See Table loading method for a detailed description of how a data frame is loaded into a table using RtoSQLServer.
# load data frame into MS SQL Server database
write_dataframe_to_db(
server = server,
database = database,
schema = schema,
table_name = "test_r_tbl",
dataframe = test_df,
batch_size = 1e4,
)
Get table metadata
Once the table is loaded we can check its columns, its column data
types and get some summary info using
db_table_metadata()
.
# get table metadata including summary stats (getting the extra stats is
# slower for large tables)
db_table_metadata(
server = server,
database = database,
schema = schema,
table_name = "test_r_tbl",
summary_stats = TRUE
)
Read database table into R
We can read a database table back into an R data frame using
read_table_from_db()
.
It is possible to read a subset of table columns by using a character
vector of column names in the columns
argument. A filter
can also be specified for filter_stmt
to read a subset of
rows. The filter should be written in R, not SQL syntax. See the column and row filtering article for more
information.
# read all rows and columns from test_r_tbl into data frame
db_df <- read_table_from_db(
server = server,
database = database,
schema = schema,
table_name = "test_r_tbl",
)
Append rows to existing table
Eventually we might have more rows to load into the database table.
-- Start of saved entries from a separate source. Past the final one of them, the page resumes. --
### src/core/lnb_supply_pkg.sv
// constants, bit layout and levels of the supply control and diagnostic block
`default_nettype none
package lnb_supply_pkg;
    // ------------------------------------------------------------
    // control byte layout (write side)
    // ------------------------------------------------------------
    localparam int CTL_ENABLE = 0;
    localparam int CTL_LEVEL_SELECT = 1;
    localparam int CTL_LINE_LOSS_COMP = 2;
    localparam int CTL_TRANSMIT_STAGE_EN = 3;
    localparam int CTL_CONTINUOUS_TONE_EN = 4;
    localparam int CTL_PULSED_LIMIT_SEL = 5;
    localparam int CTL_TEST_THRESHOLD_SEL = 6;
    localparam int CTL_AUX_TEST = 7;
    // ------------------------------------------------------------
    // status byte layout (read side)
    // ------------------------------------------------------------
    localparam int STS_ENABLE_ECHO = 0;
    localparam int STS_LEVEL_SELECT_ECHO = 1;
    localparam int STS_LINE_LOSS_ECHO = 2;
    localparam int STS_MIN_LOAD = 3;
    localparam int STS_VOLTAGE_MON = 4;
    localparam int STS_TONE_MON = 5;
    localparam int STS_THERMAL = 6;
    localparam int STS_OVERLOAD = 7;
    localparam logic [7:0] CTL_RESET = 8'h00;
    localparam logic [7:0] STS_RESET = 8'h00;
    // ------------------------------------------------------------
    // output level targets in millivolts
    // ------------------------------------------------------------
    localparam int LEVEL_W = 16;
    localparam logic [15:0] MV_OFF = 16'h0000;
    localparam logic [15:0] MV_LOW = 16'h32C8;       // 13000
    localparam logic [15:0] MV_HIGH = 16'h4650;      // 18000
    localparam logic [15:0] MV_AUX = 16'h55F0;       // 22000
    localparam logic [15:0] MV_COMP_STEP = 16'h03E8; // 1000
    localparam logic [15:0] MV_BOOST_HEAD = 16'h02EE; // 750
    localparam logic [15:0] MV_BOOST_HIGH = 16'h4B32; // 19250
    localparam logic [15:0] MV_BOOST_AUX = 16'h58DE;  // 22750
    // ------------------------------------------------------------
    // overload timing
    // ------------------------------------------------------------
    localparam int CLK_PERIOD_NS = 100;
    localparam int TICK_NS = 1_000_000;
    localparam int TICK_CYCLES = TICK_NS / CLK_PERIOD_NS;
    localparam int OVL_ON_MS = 90;
    localparam int OVL_OFF_MS = 900;
    localparam int TICK_MS = TICK_NS / 1_000_000;
    localparam int OVL_ON_TICKS = OVL_ON_MS / TICK_MS;
    localparam int OVL_OFF_TICKS = OVL_OFF_MS / TICK_MS;
    localparam int PRESCALE_W = 24;
    localparam int TICKS_W = 12;
endpackage : lnb_supply_pkg
`default_nettype wire

### src/core/lnb_supply_control_diag.sv
// system control/status register and supply stage control of the lnb supply regulator
`default_nettype none
module lnb_supply_control_diag #(
    parameter int TICK_CYCLES = lnb_supply_pkg::TICK_CYCLES,
    parameter int ON_TICKS = lnb_supply_pkg::OVL_ON_TICKS,
    parameter int OFF_TICKS = lnb_supply_pkg::OVL_OFF_TICKS
) (
    // clock and reset
    input wire logic ref_clk,
    input wire logic rst,
    // register access from the serial interface
    input wire logic wr_stb,
    input wire logic [7:0] wr_data,
    output logic [7:0] rd_data_q,
    // control pins
    input wire logic fast_level_pin,
    input wire logic transmit_stage_pin,
    input wire logic tone_key_input,
    // analog monitor comparators
    input wire logic output_low_det,
    input wire logic tone_out_of_limit,
    input wire logic load_below_6ma,
    input wire logic load_below_12ma,
    input wire logic overload_det,
    input wire logic temp_above_150c,
    input wire logic temp_below_135c,
    // power stage controls
    output logic boost_en_q,
    output logic [lnb_supply_pkg::LEVEL_W-1:0] boost_output_mv_q,
    output logic regulator_en_q,
    output logic [lnb_supply_pkg::LEVEL_W-1:0] regulator_output_mv_q,
    output logic current_clamp_static_q,
    // tone stage controls
    output logic transmit_stage_en_q,
    output logic tone_gen_on_q
);
    import lnb_supply_pkg::*;

    // ------------------------------------------------------------
    // control register
    // ------------------------------------------------------------
    logic [7:0] ctl_q;
    logic enable;
    logic level_select;
    logic line_loss_comp;
    logic transmit_stage_en;
    logic continuous_tone_en;
    logic pulsed_limit_sel;
    logic test_threshold_sel;
    logic aux_test;

    // the whole byte is replaced on each write; no partial updates exist
    always_ff @(posedge ref_clk or posedge rst)
    begin
        if (rst)
            ctl_q <= CTL_RESET;
        else if (wr_stb)
            ctl_q <= wr_data;
    end

    assign enable = ctl_q[CTL_ENABLE];
    assign level_select = ctl_q[CTL_LEVEL_SELECT];
    assign line_loss_comp = ctl_q[CTL_LINE_LOSS_COMP];
    assign transmit_stage_en = ctl_q[CTL_TRANSMIT_STAGE_EN];
    assign continuous_tone_en = ctl_q[CTL_CONTINUOUS_TONE_EN];
    assign pulsed_limit_sel = ctl_q[CTL_PULSED_LIMIT_SEL];
    assign test_threshold_sel = ctl_q[CTL_TEST_THRESHOLD_SEL];
    assign aux_test = ctl_q[CTL_AUX_TEST];

    // ------------------------------------------------------------
    // thermal protection
    // ------------------------------------------------------------
    logic thermal_q;

    // hysteresis: set above the hot point, held until the cool point
    always_ff @(posedge ref_clk or posedge rst)
    begin
        if (rst)
            thermal_q <= 1'b0;
        else if (temp_above_150c)
            thermal_q <= 1'b1;
        else if (temp_below_135c)
            thermal_q <= 1'b0;
    end

    // ------------------------------------------------------------
    // overload protection
    // ------------------------------------------------------------
    logic ovl_shut;
    logic ovl_flag;
    logic stages_active;

    assign stages_active = enable && !thermal_q;

    overload_cycler #(
        .TICK_CYCLES(TICK_CYCLES),
        .ON_TICKS(ON_TICKS),
        .OFF_TICKS(OFF_TICKS)
    ) u_overload (
        .ref_clk(ref_clk),
        .rst(rst),
        .active(stages_active),
        .static_mode(pulsed_limit_sel),
        .overload_det(overload_det),
        .shut_q(ovl_shut),
        .flag_q(ovl_flag)
    );

    // ------------------------------------------------------------
    // level targets
    // ------------------------------------------------------------
    logic [LEVEL_W-1:0] nominal_mv;
    logic [LEVEL_W-1:0] reg_mv_d;
    logic [LEVEL_W-1:0] boost_mv_d;

    always_comb
    begin
        nominal_mv = level_select ? MV_HIGH : MV_LOW;
        if (line_loss_comp)
            nominal_mv = nominal_mv + MV_COMP_STEP;
    end

    // the fast pin only acts with aux test off and the level select bit high;
    // pin low then pins the regulator to the low level
    always_comb
    begin
        if (aux_test)
            reg_mv_d = MV_AUX;
        else if (level_select && !fast_level_pin)
            reg_mv_d = MV_LOW;
        else
            reg_mv_d = nominal_mv;
    end

    // boost follows the register bits only, so a low fast pin burns
    // the extra headroom in the regulator; keep such periods short
    always_comb
    begin
        if (aux_test)
            boost_mv_d = MV_BOOST_AUX;
        else if (level_select)
            boost_mv_d = line_loss_comp ? MV_BOOST_HIGH + MV_COMP_STEP : MV_BOOST_HIGH;
        else
            boost_mv_d = nominal_mv + MV_BOOST_HEAD;
    end

    // ------------------------------------------------------------
    // power stage outputs
    // ------------------------------------------------------------
    always_ff @(posedge ref_clk or posedge rst)
    begin
        if (rst)
        begin
            boost_en_q <= 1'b0;
            regulator_en_q <= 1'b0;
            boost_output_mv_q <= MV_OFF;
            regulator_output_mv_q <= MV_OFF;
        end
        else
        begin
            boost_en_q <= stages_active;
            regulator_en_q <= stages_active && !ovl_shut;
            boost_output_mv_q <= stages_active ? boost_mv_d : MV_OFF;
            regulator_output_mv_q <= (stages_active && !ovl_shut) ? reg_mv_d : MV_OFF;
        end
    end

    always_ff @(posedge ref_clk or posedge rst)
    begin
        if (rst)
            current_clamp_static_q <= 1'b0;
        else
            current_clamp_static_q <= pulsed_limit_sel;
    end

    // ------------------------------------------------------------
    // tone stage outputs
    // ------------------------------------------------------------
    logic tx_stage_d;

    // pin or bit may open the transmit stage; standby overrides both
    assign tx_stage_d = enable && (transmit_stage_en || transmit_stage_pin);

    always_ff @(posedge ref_clk or posedge rst)
    begin
        if (rst)
        begin
            transmit_stage_en_q <= 1'b0;
            tone_gen_on_q <= 1'b0;
        end
        else
        begin
            transmit_stage_en_q <= tx_stage_d;
            tone_gen_on_q <= tx_stage_d && (continuous_tone_en || tone_key_input);
        end
    end

    // ------------------------------------------------------------
    // diagnostic flags and status image
    // ------------------------------------------------------------
    logic [7:0] status_d;
    logic min_load_flag;
    logic voltage_monitor_flag;
    logic tone_monitor_flag;

    // the load check never sleeps; the host picks when to trust it
    assign min_load_flag = test_threshold_sel ? load_below_12ma : load_below_6ma;
    // valid only with compensation off; still reported raw otherwise
    assign voltage_monitor_flag = output_low_det;
    assign tone_monitor_flag = tone_out_of_limit;

    always_comb
    begin
        status_d = STS_RESET;
        status_d[STS_ENABLE_ECHO] = enable;
        status_d[STS_LEVEL_SELECT_ECHO] = level_select;
        status_d[STS_LINE_LOSS_ECHO] = line_loss_comp;
        status_d[STS_MIN_LOAD] = min_load_flag;
        status_d[STS_VOLTAGE_MON] = voltage_monitor_flag;
        status_d[STS_TONE_MON] = tone_monitor_flag;
        status_d[STS_THERMAL] = thermal_q;
        status_d[STS_OVERLOAD] = ovl_flag;
    end

    always_ff @(posedge ref_clk or posedge rst)
    begin
        if (rst)
            rd_data_q <= STS_RESET;
        else
            rd_data_q <= status_d;
    end
endmodule : lnb_supply_control_diag
`default_nettype wire

### src/core/overload_cycler.sv
// dynamic overload protection: on/off cycling timed from a fixed tick
`default_nettype none
module overload_cycler #(
    parameter int TICK_CYCLES = lnb_supply_pkg::TICK_CYCLES,
    parameter int ON_TICKS = lnb_supply_pkg::OVL_ON_TICKS,
    parameter int OFF_TICKS = lnb_supply_pkg::OVL_OFF_TICKS
) (
    // clock and reset
    input wire logic ref_clk,
    input wire logic rst,
    // control and detection
    input wire logic active,
    input wire logic static_mode,
    input wire logic overload_det,
    // results
    output logic shut_q,
    output logic flag_q
);
    import lnb_supply_pkg::*;

    typedef enum logic [1:0] {OVL_IDLE, OVL_GRACE, OVL_OFF, OVL_RETRY} ovl_state_t;

    ovl_state_t state_q;
    ovl_state_t state_d;
    logic [PRESCALE_W-1:0] pre_q;
    logic [TICKS_W-1:0] ticks_q;
    logic seen_q;
    logic tick;
    logic on_done;
    logic off_done;

    assign tick = (pre_q == PRESCALE_W'(TICK_CYCLES - 1));
    assign on_done = tick && (ticks_q == TICKS_W'(ON_TICKS - 1));
    assign off_done = tick && (ticks_q == TICKS_W'(OFF_TICKS - 1));

    always_comb
    begin
        state_d = state_q;
        case (state_q)
            OVL_IDLE:
                if (overload_det)
                    state_d = OVL_GRACE;
            OVL_GRACE:
                if (on_done)
                    state_d = (overload_det || seen_q) ? OVL_OFF : OVL_IDLE;
            OVL_OFF:
                if (off_done)
                    state_d = OVL_RETRY;
            OVL_RETRY:
                if (on_done)
                    state_d = (overload_det || seen_q) ? OVL_OFF : OVL_IDLE;
            default:
                state_d = OVL_IDLE;
        endcase
        if (!active || static_mode)
            state_d = OVL_IDLE;
    end

    // interval timer restarts on every state change so each interval is whole
    always_ff @(posedge ref_clk or posedge rst)
    begin
        if (rst)
        begin
            state_q <= OVL_IDLE;
            pre_q <= '0;
            ticks_q <= '0;
            seen_q <= 1'b0;
        end
        else
        begin
            state_q <= state_d;
            if (state_d != state_q)
            begin
                pre_q <= '0;
                ticks_q <= '0;
                seen_q <= 1'b0;
            end
            else
            begin
                pre_q <= tick ? '0 : pre_q + 1'b1;
                if (tick)
                    ticks_q <= ticks_q + 1'b1;
                if (overload_det && state_q != OVL_OFF)
                    seen_q <= 1'b1;
            end
        end
    end

    always_ff @(posedge ref_clk or posedge rst)
    begin
        if (rst)
        begin
            shut_q <= 1'b0;
            flag_q <= 1'b0;
        end
        else
        begin
            shut_q <= (state_d == OVL_OFF);
            if (static_mode)
                flag_q <= active && overload_det;
            else if (state_d == OVL_OFF)
                flag_q <= 1'b1;
            else if (state_d == OVL_IDLE)
                flag_q <= 1'b0;
        end
    end
endmodule : overload_cycler
`default_nettype wire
We can do this using write_dataframe_to_db()
specifying
append_to_existing = TRUE
.
# Make another test dataframe to load with append option
# An extra column is added to this data frame to demo functionality
test_n_rows <- 1234
test_df2 <- data.frame(
colour_cat = sample(c("blue", "purple", "pink"), test_n_rows, replace = TRUE),
val = runif(test_n_rows),
extra_col = "a"
)
In this case the test_df2
data frame has an extra
column. When this is loaded with the
append_to_existing = TRUE
option the extra column will be
added to the existing table using add_column()
and
populated with the source data frame values. Of course, the existing
records in the database table will be NULL for this new column.
write_dataframe_to_db(
server = server,
database = database,
schema = schema,
table_name = "test_r_tbl",
dataframe = test_df2,
batch_size = 1e3,
append_to_existing = TRUE
)
Drop table column
If we decide we do not want the newly added column we can use
drop_column()
to delete it from the database table.
drop_column(
server = server,
database = database,
schema = schema,
table_name = "test_r_tbl",
column_name = "extra_col"
)
Delete table rows
We can also delete a subset of rows from our database table using
delete_table_rows()
and specifying a filter for the
filter_stmt
argument. The syntax for the filter is the same
R format as for read_table_from_db()
.
Be careful when deleting rows that your filter is correct and not
going to delete more rows than you wish. Testing it as a
filter_stmt
argument to read_table_from_db()
first can be a good idea.
delete_table_rows(
server = server,
database = database,
schema = schema,
table_name = "test_r_tbl",
filter_stmt = "colour_cat == 'blue' & val > 0.5"
)
Drop a table
To delete the table completely from the database schema, use
drop_table_from_db()
.
drop_table_from_db(
server = server,
database = database,
schema = schema,
table_name = "test_r_tbl"
)
Show tables (and views) in a schema
If want to see what tables (and views) remain in the schema use
show_schema_tables()
.
show_schema_tables(
server = server,
database = database,
schema = schema,
include_views = TRUE
)
Views
Views are stored queries in the database that appear as tables and
can be read with read_table_from_db()
. They can be useful
if you regularly need to join the same tables together or apply the same
column selections or row filters on the data you wish to read into R.
You can write a CREATE VIEW
SQL statement and use
execute_sql()
in R to run the SQL to create a view. A
create view function might be added to RtoSQLServer in future.